06/30/2015 04:26 pm ET | Updated Jun 29, 2016


When I tell you that my parents love me, I mean it's the kind of love that is impossible to quantify or measure in any sort of tangible way. My entire life, I have known this love.

"We chose you, and we love you so much."

I have heard these words since I knew what they were. They have been engrained into my very being for as long as I can remember. Me... chosen.

While I know that many parents choose to have biological children, for me, it always felt different because on my first birthday, I received the best gift I have ever been given: parents. On June 27, 1984, I was adopted by the most loving, wonderful people I have ever known.

One might think that knowing this kind of unconditional love would make it easier for a person to tell their family that they're transgender, but in some ways, I was at odds with telling my parents that the little girl they'd chosen was really a boy.

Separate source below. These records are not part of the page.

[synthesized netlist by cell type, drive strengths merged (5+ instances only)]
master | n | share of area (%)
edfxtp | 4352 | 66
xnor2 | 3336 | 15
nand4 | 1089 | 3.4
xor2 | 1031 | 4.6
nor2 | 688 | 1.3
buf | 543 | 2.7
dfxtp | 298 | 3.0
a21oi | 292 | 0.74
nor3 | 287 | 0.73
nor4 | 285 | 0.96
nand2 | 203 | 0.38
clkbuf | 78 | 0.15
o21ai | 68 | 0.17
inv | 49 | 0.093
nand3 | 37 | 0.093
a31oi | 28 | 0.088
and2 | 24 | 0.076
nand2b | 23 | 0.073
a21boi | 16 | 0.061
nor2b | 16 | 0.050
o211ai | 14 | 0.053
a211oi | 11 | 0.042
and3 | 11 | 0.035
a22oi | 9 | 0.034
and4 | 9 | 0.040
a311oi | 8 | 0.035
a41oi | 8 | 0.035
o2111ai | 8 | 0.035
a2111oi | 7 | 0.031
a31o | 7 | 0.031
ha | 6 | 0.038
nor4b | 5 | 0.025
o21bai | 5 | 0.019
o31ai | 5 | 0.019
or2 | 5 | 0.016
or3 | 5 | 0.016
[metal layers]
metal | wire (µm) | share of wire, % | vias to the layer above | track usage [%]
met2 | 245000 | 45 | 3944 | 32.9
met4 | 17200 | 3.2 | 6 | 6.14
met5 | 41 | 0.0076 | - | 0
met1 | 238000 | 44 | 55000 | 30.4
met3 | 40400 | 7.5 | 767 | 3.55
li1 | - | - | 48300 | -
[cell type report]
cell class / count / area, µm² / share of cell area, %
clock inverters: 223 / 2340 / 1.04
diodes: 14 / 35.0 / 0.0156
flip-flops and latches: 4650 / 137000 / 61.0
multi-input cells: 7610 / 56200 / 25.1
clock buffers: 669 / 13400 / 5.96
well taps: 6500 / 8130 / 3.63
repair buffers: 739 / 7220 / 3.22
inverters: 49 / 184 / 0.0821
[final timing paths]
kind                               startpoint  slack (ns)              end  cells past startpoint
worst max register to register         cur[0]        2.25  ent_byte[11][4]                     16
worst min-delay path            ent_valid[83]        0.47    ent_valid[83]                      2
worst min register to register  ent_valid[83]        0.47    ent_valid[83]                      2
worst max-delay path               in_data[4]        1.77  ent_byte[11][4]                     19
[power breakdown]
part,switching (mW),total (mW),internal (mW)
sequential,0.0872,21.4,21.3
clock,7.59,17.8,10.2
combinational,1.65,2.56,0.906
This is an optimization exercise on Yosys and OpenROAD, whose aim is small area, a short achievable clock period and few clock cycles, not a production implementation.
Where RTL was checked, it was by simulation tests only, not by an equivalence proof against the original.

==> flow/design.v (excerpt) <==
module frm_pack (
    input  wire        clk,
    input  wire        rst,
    input  wire        start,
    input  wire [7:0]  ft,
    input  wire [7:0]  sub,
    input  wire [15:0] cmd,          
    input  wire [7:0]  dlen,
    input  wire [11:0] plen,         
    output wire        idle,
    input  wire        pi_valid,
    output wire        pi_ready,
    input  wire [3:0]  pi_count,
    input  wire [63:0] pi_data,      
    output wire        fo_valid,
    input  wire        fo_ready,
    output wire [28:0] fo_id,
    output wire [3:0]  fo_len,
    output wire [63:0] fo_data,      
    output wire        done,
    output wire [7:0]  status,
    output wire [7:0]  subcode
);
For scale: roughly 1,800 cells after synthesis, roughly 200 flip-flops, roughly 240 I/O pins, about 0.016 mm² of cells after synthesis.
export LEC_CHECK = 0
export CAP_MARGIN = 20
export CORE_MARGIN = 2
export CORE_UTILIZATION = 40
export PLACE_DENSITY = 0.6
export SETUP_SLACK_MARGIN = 5
export SLEW_MARGIN = 20
create_clock -name core_clock -period 10.0 [get_ports {clk}]
standard.sh (not shown) runs the stock make flow with config.mk's settings and CLKGATE_MAP_FILE= SYNTH_SCRIPT=/design/flow/synth_recipe.tcl, a recipe that flattens the netlist after the stock synthesis.
==> flow/flow/run.sh <==
#!/bin/bash
# The standard layout (standard.sh) with buf_1 cells as the port buffers and a setup repair margin of 5.6 ns.
# ORFS writes each step's log under orfs/logs; the make output goes to flow.log.
set -euo pipefail
sed 's|"\${@:-finish}"|SETUP_SLACK_MARGIN=5.6 "BUFFER_PORTS_ARGS=-buffer_cell sky130_fd_sc_hd__buf_1" "${@:-finish}"|' standard.sh > standard_own.sh
grep -q 'BUFFER_PORTS_ARGS=' standard_own.sh
bash standard_own.sh > flow.log 2>&1
The starting point passed the timing, DRC and antenna checks.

After many months of anxiety, I finally told my mother, and of course - she still loved me unconditionally. It's been an adjustment for my family, sure. But there is not one member of my family that has not only accepted, but celebrated the person I am. In fact, you could say that my family's love was one of the things that inspired me to create The Transcending Gender Project. Every single person should be not only accepted and embraced but even celebrated by their family, friends, and loved ones.

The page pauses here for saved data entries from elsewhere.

This is an optimization exercise on Yosys and OpenROAD, whose aim is small area, not a production implementation. In this exercise RTL edits were held to simulation tests only and were not proved equivalent to the original. Power figures rest on the tool's default switching activity, not on a simulated workload.

## fastled_cpe
module fastled_cpe (
    input  wire        clk,
    input  wire        rst,         
    input  wire        tick,        
    input  wire        reg_we,
    input  wire [3:0]  reg_addr,
    input  wire [31:0] reg_wdata,
    output reg  [31:0] reg_rdata,
    output wire        src_req,
    output wire [2:0]  src_op,
    output wire [1:0]  src_ch,
    input  wire [7:0]  src_byte,
    input  wire        src_more,
    output wire [7:0]  port_out,
    output wire        irq_en,
    output wire        busy
);
    localparam [2:0] S_PD   = 3'd0,    
                     S_SD   = 3'd1,    
                     S_LD   = 3'd2,    
                     S_ADV  = 3'd3,    
                     S_HAS  = 3'd4,    
                     S_BITS = 3'd5,    
                     S_GAP  = 3'd6,    
                     S_IDLE = 3'd7;
    reg [15:0] cnt, per, cmpa, cmpb;
    reg        ovf, ma, mb, en;
    reg [7:0]  port;
    reg        cfg_ok, done, c2, c4;
    reg [2:0]  st;
    reg [8:0]  sh;
    reg [1:0]  ch;
    reg        zsel;
    wire [11:0] nlo  = {per[7:4], per[15:8]};
    wire        nlo0 = (nlo == 12'd0);
    wire idle    = (st == S_IDLE);
    wire [7:0] byte_in = zsel ? 8'h00 : src_byte;
    wire more    = zsel ? !(nlo0 && cnt[15:4] == 12'hFFF) : src_more;
    wire fall    = sh[8] ? mb : ma;
    wire z7      = (sh[6:0] == 7'd0);
    wire        te   = tick & en;
    wire [4:0]  lo   = {1'b0, cnt[3:0]} + {4'd0, te};
    wire        cin4 = idle ? lo[4] : (st == S_ADV && zsel && nlo0);
    wire [11:0] hi   = cnt[15:4] + {11'd0, cin4};
    wire [15:0] inc  = {hi, lo[3:0]};
    wire        wrap = (inc[3:0] == per[3:0]) && (!idle || inc[15:4] == per[15:4]);
    wire [15:0] cn   = {(te && wrap && idle) ? 12'd0 : hi, (te && wrap) ? 4'd0 : lo[3:0]};
    wire        hita = (cn[3:0] == cmpa[3:0]) && (!idle || cn[15:4] == cmpa[15:4]);
    wire        hitb = (cn[3:0] == cmpb[3:0]) && (!idle || cn[15:4] == cmpb[15:4]);
    wire [3:0] hc_op   = reg_wdata[3:0];
    wire       hc_rsvd = (hc_op == 4'h0) || (hc_op > 4'h3) || (reg_wdata[7:4] != 4'h0) ||
  ...
==> module fastled_cpe, before the edit <==
module fastled_cpe (
    input  wire        clk,
    input  wire        rst,         
    input  wire        tick,        
    input  wire        reg_we,
    input  wire [3:0]  reg_addr,
    input  wire [31:0] reg_wdata,
    output reg  [31:0] reg_rdata,
    output wire        src_req,
    output wire [2:0]  src_op,
    output wire [1:0]  src_ch,
    input  wire [7:0]  src_byte,
    input  wire        src_more,
    output wire [7:0]  port_out,
    output wire        irq_en,
    output wire        busy
);
    localparam [2:0] S_PD   = 3'd0,    
                     S_SD   = 3'd1,    
                     S_LD   = 3'd2,    
                     S_ADV  = 3'd3,    
                     S_HAS  = 3'd4,    
                     S_BITS = 3'd5,    
                     S_GAP  = 3'd6,    
                     S_IDLE = 3'd7;
    reg [15:0] cnt, per, cmpa, cmpb;
    reg        ovf, ma, mb, en;
    reg [7:0]  port;
    reg        cfg_ok, done, c2, c4;
    reg [2:0]  st;
    reg [8:0]  sh;
    reg [1:0]  ch;
    reg        zsel;
    wire [11:0] nlo  = {per[7:4], per[15:8]};
    wire        nlo0 = (nlo == 12'd0);
    wire idle    = (st == S_IDLE);
    wire [7:0] byte_in = zsel ? 8'h00 : src_byte;
    wire more    = zsel ? !(nlo0 && cnt[15:4] == 12'hFFF) : src_more;
    wire fall    = sh[8] ? mb : ma;
    wire z7      = (sh[6:0] == 7'd0);
    wire        te   = tick & en;
    wire [4:0]  lo   = {1'b0, cnt[3:0]} + {4'd0, te};
    wire        cin4 = idle ? lo[4] : (st == S_ADV && zsel && nlo0);
    wire [11:0] hi   = cnt[15:4] + {11'd0, cin4};
    wire [15:0] inc  = {hi, lo[3:0]};
    wire        wrap = (inc[3:0] == per[3:0]) && (!idle || inc[15:4] == per[15:4]);
    wire [15:0] cn   = {(te && wrap && idle) ? 12'd0 : hi, (te && wrap) ? 4'd0 : lo[3:0]};
    wire        hita = (cn[3:0] == cmpa[3:0]) && (!idle || cn[15:4] == cmpa[15:4]);
    wire        hitb = (cn[3:0] == cmpb[3:0]) && (!idle || cn[15:4] == cmpb[15:4]);
    wire [3:0] hc_op   = reg_wdata[3:0];
    wire       hc_rsvd = (hc_op == 4'h0) || (hc_op > 4'h3) || (reg_wdata[7:4] != 4'h0) ||
                         ((hc_op != 4'h3) && (reg_wdata[31:8] != 24'd0));
    always @(posedge clk) begin
        if (rst) begin
            cnt <= 16'd0; per <= 16'd0; cmpa <= 16'd0; cmpb <= 16'd0;
            ovf <= 1'b0; ma <= 1'b0; mb <= 1'b0; en <= 1'b0;
            port <= 8'h00;
            cfg_ok <= 1'b0; done <= 1'b0; c2 <= 1'b0; c4 <= 1'b0;
            st <= S_IDLE;
            sh[6:0] <= 7'd0;
        end else begin
            cnt <= cn;
            if (te) begin
                if (wrap) ovf <= 1'b1;
                if (hita) ma  <= 1'b1;
                if (hitb) mb  <= 1'b1;
            end
            if (st[2] && st[1])
                sh[6:0] <= sh[6:0] - {6'd0, tick & !z7};
            case (st)
                S_IDLE: if (reg_we) begin
                    case (reg_addr)
                        4'h0: en   <= reg_wdata[0];
                        4'h2: per  <= reg_wdata[15:0];
                        4'h3: cmpa <= reg_wdata[15:0];
                        4'h4: cmpb <= reg_wdata[15:0];
                        4'h5: begin
                            if (reg_wdata[0]) ovf <= 1'b0;
                            if (reg_wdata[1]) ma  <= 1'b0;
                            if (reg_wdata[2]) mb  <= 1'b0;
                        end
                        4'h6: port <= reg_wdata[7:0];
                        4'h9: begin
                            if (hc_rsvd) begin
                                c2 <= 1'b0; c4 <= 1'b1;
                            end else if (hc_op == 4'h1) begin
                                cfg_ok <= 1'b1; c2 <= 1'b0; c4 <= 1'b0;
                            end else if (!cfg_ok) begin
                                c2 <= 1'b1; c4 <= 1'b0;
                            end else begin
                                zsel <= hc_op[0];
                                per  <= {reg_wdata[15:8], reg_wdata[19:16], reg_wdata[3:0]};
                                cnt[15:4] <= ~reg_wdata[31:20];
                                done <= 1'b0; c2 <= 1'b0; c4 <= 1'b0;
                                ch   <= 2'd0;
                                st   <= S_GAP;
                            end
                        end
                        default: ;
                    endcase
                end
                S_GAP: if (z7) st <= S_PD;
                S_PD: begin
                    port[3] <= 1'b0;
                    per[3:0] <= 4'd15; cmpa <= 16'd4; cmpb <= 16'd9;
                    cnt[3:0] <= 4'd0; ovf <= 1'b0; ma <= 1'b0; mb <= 1'b0;
                    en  <= 1'b1;
                    st  <= S_LD;
                end
                S_LD: begin
                    sh <= {byte_in, 1'b1};
                    st <= (ch == 2'd0) ? S_HAS : S_BITS;
                end
                S_HAS: if (more) st <= S_SD;
                       else begin
                           en <= 1'b0; cnt[15:4] <= 12'd0;
                           sh[6:0] <= 7'd100; done <= 1'b1; st <= S_IDLE;
                       end
                S_SD: st <= S_BITS;
                S_BITS: if (!port[3]) begin
                    if (ovf) begin
                        cnt[3:0] <= 4'd0; ovf <= 1'b0; ma <= 1'b0; mb <= 1'b0;
                        port[3] <= 1'b1;
                    end
                end else if (fall) begin
                    port[3] <= 1'b0;
                    sh <= {sh[7:0], 1'b0};
                    if (z7) begin
                        if (ch == 2'd2) begin ch <= 2'd0; st <= S_ADV; end
                        else            begin ch <= ch + 2'd1; st <= S_LD; end
                    end
                end
                S_ADV: begin
                    sh <= {byte_in, 1'b1};
                    if (zsel) {per[7:4], per[15:8]} <= nlo - 12'd1;
                    st <= S_HAS;
                end
                default: ;
            endcase
        end
    end
    assign src_req  = (!st[2] || st == S_HAS) && !zsel;
    assign src_op   = st;
    assign src_ch   = ch;
    assign port_out = port;
    assign irq_en   = st[2] & st[1];
    assign busy     = !idle;
    always @(*) begin
        reg_rdata = 32'd0;
        case (reg_addr)
            4'h0: reg_rdata[1:0]  = {1'b1, en};
            4'h1: reg_rdata[15:0] = cnt;
            4'h2: reg_rdata[15:0] = per;
            4'h3: reg_rdata[15:0] = cmpa;
            4'h4: reg_rdata[15:0] = cmpb;
            4'h5: reg_rdata[2:0]  = {mb, ma, ovf};
            4'h6: reg_rdata[7:0]  = port;
            4'h7: reg_rdata[7:0]  = 8'h08;
            4'h8: reg_rdata[7:0]  = {1'b0, c4, c2, 1'b0, 1'b0, done, cfg_ok, !idle};
            4'hA: reg_rdata[7:0]  = 8'h08;
            4'hB: reg_rdata[7:0]  = 8'h04;
            4'hC: reg_rdata[7:0]  = 8'h05;
            4'hD: reg_rdata[7:0]  = 8'h06;
            default: ;
        endcase
    end
endmodule
Settings: LEC_CHECK=0, CAP_MARGIN=20, CORE_MARGIN=2, CORE_UTILIZATION=60, CTS_BUF_LIST=sky130_fd_sc_hd__clkbuf_8, SLEW_MARGIN=20; clock period 10.0 ns.
standard.sh (not shown) runs the stock make flow with config.mk's settings and CLKGATE_MAP_FILE= SYNTH_SCRIPT=/design/flow/synth_recipe.tcl, a recipe that flattens the netlist after the stock synthesis.
==> flow/flow/run.sh <==
#!/bin/bash
# Layout flow: the standard synthesis, then the combinational logic is
# mapped again for area with a stronger ABC script (every flip-flop kept as
# it is: same instances, names and cell types), then the standard layout
# from the floorplan on, with the port buffers made of buf_1 cells and a
# clock tree of clkbuf_8 cells without dummy loads.
# Each tool's output goes to a log file of its own in the work folder.
set -euo pipefail
cd "$(dirname "$0")/.."
W=$(pwd)
R=$W/orfs/results/$FLOW_PLATFORM/fastled_cpe/base
LIB=$FLOW_HOME/platforms/$FLOW_PLATFORM/lib/sky130_fd_sc_hd__tt_025C_1v80.lib

# 1. standard synthesis
bash standard.sh synth > $W/flow_1_synth.log 2>&1

# 2. re-map the combinational logic
cp $R/1_2_yosys.v $W/1_2_yosys_standard.v
LIB=$LIB NET_IN=$W/1_2_yosys_standard.v NET_OUT=$W/1_2_yosys_resyn.v \
  STAT_OUT=$W/resyn_stat.txt ABC_SCRIPT=$W/flow/abc.script \
  yosys -c $W/flow/resyn.tcl > $W/flow_2_resyn.log 2>&1
cp $W/1_2_yosys_resyn.v $R/1_2_yosys.v
rm -f $R/1_synth.odb $R/1_synth.sdc

# 3. standard layout from the re-mapped netlist; the constant outputs share
# one tie cell
export CTS_ARGS="-sink_clustering_enable -repair_clock_nets -buf_list sky130_fd_sc_hd__clkbuf_8 -dont_use_dummy_load"
export SKIP_REPAIR_TIE_FANOUT=1
export BUFFER_PORTS_ARGS="-buffer_cell sky130_fd_sc_hd__buf_1"
bash standard.sh > $W/flow_3_layout.log 2>&1
==> flow/flow/abc.script <==
strash
&get -n
&deepsyn -T 30
&dch -f
&nf -a -R 1000
&put
==> flow/flow/resyn.tcl <==
# Re-map the combinational logic of a mapped netlist with a stronger ABC script,
# keeping every flip-flop instance (its name and cell type) as it is.
yosys -import
set lib  $::env(LIB)
read_liberty -ignore_miss_func $lib
read_verilog $::env(NET_IN)
hierarchy -top fastled_cpe
# sequential cells stay instances; everything else is flattened into gates
setattr -mod -set keep_hierarchy 1 sky130_fd_sc_hd__df* sky130_fd_sc_hd__edf* sky130_fd_sc_hd__sdf* sky130_fd_sc_hd__dl*
flatten
yosys rename -hide w:*.*
opt_clean -purge
tee -o $::env(STAT_OUT).pre stat
abc -liberty $lib -dont_use *probe* -dont_use *lpflow* -script $::env(ABC_SCRIPT)
opt_clean -purge
hilomap -singleton -hicell sky130_fd_sc_hd__conb_1 HI -locell sky130_fd_sc_hd__conb_1 LO
insbuf -buf sky130_fd_sc_hd__buf_1 A X
splitnets
opt_clean -purge
select fastled_cpe
tee -o $::env(STAT_OUT) stat -liberty $lib
write_verilog -noattr -noexpr -nohex -nodec -selected $::env(NET_OUT)
==> next run, changes <==
--- a/flow/design.v
+++ b/flow/design.v
@@ -29,26 +29,23 @@
     reg        cfg_ok, done, c2, c4;
     reg [2:0]  st;
     reg [8:0]  sh;
     reg [1:0]  ch;
     reg        zsel;
-    wire [11:0] nlo  = {per[7:4], per[15:8]};
-    wire        nlo0 = (nlo == 12'd0);
+    wire [23:0] zrem = {cmpb[15:8], cmpa[15:8], per[15:8]};
+    wire [23:0] zdec = zrem - 24'd1;
     wire idle    = (st == S_IDLE);
     wire [7:0] byte_in = zsel ? 8'h00 : src_byte;
-    wire more    = zsel ? !(nlo0 && cnt[15:4] == 12'hFFF) : src_more;
+    wire more    = zsel ? (zrem != 24'd0) : src_more;
     wire fall    = sh[8] ? mb : ma;
     wire z7      = (sh[6:0] == 7'd0);
     wire        te   = tick & en;
-    wire [4:0]  lo   = {1'b0, cnt[3:0]} + {4'd0, te};
-    wire        cin4 = idle ? lo[4] : (st == S_ADV && zsel && nlo0);
-    wire [11:0] hi   = cnt[15:4] + {11'd0, cin4};
-    wire [15:0] inc  = {hi, lo[3:0]};
-    wire        wrap = (inc[3:0] == per[3:0]) && (!idle || inc[15:4] == per[15:4]);
-    wire [15:0] cn   = {(te && wrap && idle) ? 12'd0 : hi, (te && wrap) ? 4'd0 : lo[3:0]};
-    wire        hita = (cn[3:0] == cmpa[3:0]) && (!idle || cn[15:4] == cmpa[15:4]);
-    wire        hitb = (cn[3:0] == cmpb[3:0]) && (!idle || cn[15:4] == cmpb[15:4]);
+    wire [15:0] inc  = cnt + {15'd0, te};
+    wire        wrap = (inc[7:0] == per[7:0]) && (!idle || inc[15:8] == per[15:8]);
+    wire [15:0] cn   = (te && wrap) ? 16'd0 : inc;
+    wire        hita = (cn[7:0] == cmpa[7:0]) && (!idle || cn[15:8] == cmpa[15:8]);
+    wire        hitb = (cn[7:0] == cmpb[7:0]) && (!idle || cn[15:8] == cmpb[15:8]);
     wire [3:0] hc_op   = reg_wdata[3:0];
     wire       hc_rsvd = (hc_op == 4'h0) || (hc_op > 4'h3) || (reg_wdata[7:4] != 4'h0) ||
                          ((hc_op != 4'h3) && (reg_wdata[31:8] != 24'd0));
     always @(posedge clk) begin
         if (rst) begin
@@ -87,12 +84,11 @@
                                 cfg_ok <= 1'b1; c2 <= 1'b0; c4 <= 1'b0;
                             end else if (!cfg_ok) begin
                                 c2 <= 1'b1; c4 <= 1'b0;
                             end else begin
                                 zsel <= hc_op[0];
-                                per  <= {reg_wdata[15:8], reg_wdata[19:16], reg_wdata[3:0]};
-                                cnt[15:4] <= ~reg_wdata[31:20];
+                                {cmpb[15:8], cmpa[15:8], per[15:8]} <= reg_wdata[31:8];
                                 done <= 1'b0; c2 <= 1'b0; c4 <= 1'b0;
                                 ch   <= 2'd0;
                                 st   <= S_GAP;
                             end
                         end
@@ -100,28 +96,27 @@
                     endcase
                 end
                 S_GAP: if (z7) st <= S_PD;
                 S_PD: begin
                     port[3] <= 1'b0;
-                    per[3:0] <= 4'd15; cmpa <= 16'd4; cmpb <= 16'd9;
-                    cnt[3:0] <= 4'd0; ovf <= 1'b0; ma <= 1'b0; mb <= 1'b0;
+                    per[7:0] <= 8'd15; cmpa[7:0] <= 8'd4; cmpb[7:0] <= 8'd9;
+                    cnt <= 16'd0; ovf <= 1'b0; ma <= 1'b0; mb <= 1'b0;
                     en  <= 1'b1;
                     st  <= S_LD;
                 end
                 S_LD: begin
                     sh <= {byte_in, 1'b1};
                     st <= (ch == 2'd0) ? S_HAS : S_BITS;
                 end
                 S_HAS: if (more) st <= S_SD;
                        else begin
-                           en <= 1'b0; cnt[15:4] <= 12'd0;
-                           sh[6:0] <= 7'd100; done <= 1'b1; st <= S_IDLE;
+                           en <= 1'b0; sh[6:0] <= 7'd100; done <= 1'b1; st <= S_IDLE;
                        end
                 S_SD: st <= S_BITS;
                 S_BITS: if (!port[3]) begin
                     if (ovf) begin
-                        cnt[3:0] <= 4'd0; ovf <= 1'b0; ma <= 1'b0; mb <= 1'b0;
+                        cnt <= 16'd0; ovf <= 1'b0; ma <= 1'b0; mb <= 1'b0;
                         port[3] <= 1'b1;
                     end
                 end else if (fall) begin
                     port[3] <= 1'b0;
                     sh <= {sh[7:0], 1'b0};
@@ -130,11 +125,11 @@
                         else            begin ch <= ch + 2'd1; st <= S_LD; end
                     end
                 end
                 S_ADV: begin
                     sh <= {byte_in, 1'b1};
-                    if (zsel) {per[7:4], per[15:8]} <= nlo - 12'd1;
+                    if (zsel) {cmpb[15:8], cmpa[15:8], per[15:8]} <= zdec;
                     st <= S_HAS;
                 end
                 default: ;
             endcase
         end
Outcome: Synthesized area went up by 7.5%. Flip-flop and latch count stays the same. Die area went up by about 7%. Power went up by about 10%. Clock skew is about the same. Register-to-register slack improves by 2.2 ns. Sequential power went up by about 6%. Wire length went up by 0.45%.

==> what the ideal ports hide <==
The results above use ideal ports. As a check the final layouts listed here were re-extracted and re-timed, cells and wires unchanged. Step 1 sets driving cells, clkbuf_16 on the clock port and buf_2 on the other inputs (assumed; they add their load-dependent delay and slew). Step 2, shift: input delay + t, output delay - t, t = (earliest + latest rising clock arrival at the registers) / 2. This alone moves slack from input paths to output paths. Three values: ideal, step 1, step 2; two values: the first two.
run	t, ns	slack for setup (ns)	worst setup path at the end	latest minus earliest clock arrival (ns)	worst data-port slew with drivers (ns)
the first run	0.405	2.852 / 2.852 / 2.852	register to register	0.020 / 0.020	0.04
the second run	0.380	3.962 / 3.961 / 3.581	input to register	0.020 / 0.021	0.05
After both steps setup and hold are still met in every run listed. The setup slack of the second run, which loses most, moves by -0.001 ns with the drivers and by -0.381 ns with both steps.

So in January 2014, I began a project I'd been planning for several years. I began photographing people who happen to be transgender or gender non-conforming across the United States, celebrating their lives beyond gender. I wanted to photograph people in their environments in an authentic way, creating a shared human experience for viewers. I wanted people to see that we are not that different from the next person. We are doctors, students, engineers, pilots, cat rescuers, musicians, parents, brothers, sisters, and friends. I spent three weeks last summer driving from New York to Los Angeles and back to New York photographing people across the United States.

It's not fair that there are families who reject and disown their transgender family members. It's not fair that every family doesn't provide the unconditional love and support that mine does.

This project is, in part, an incarnation of my family's love. With every portrait I take, know that you are loved and celebrated by many.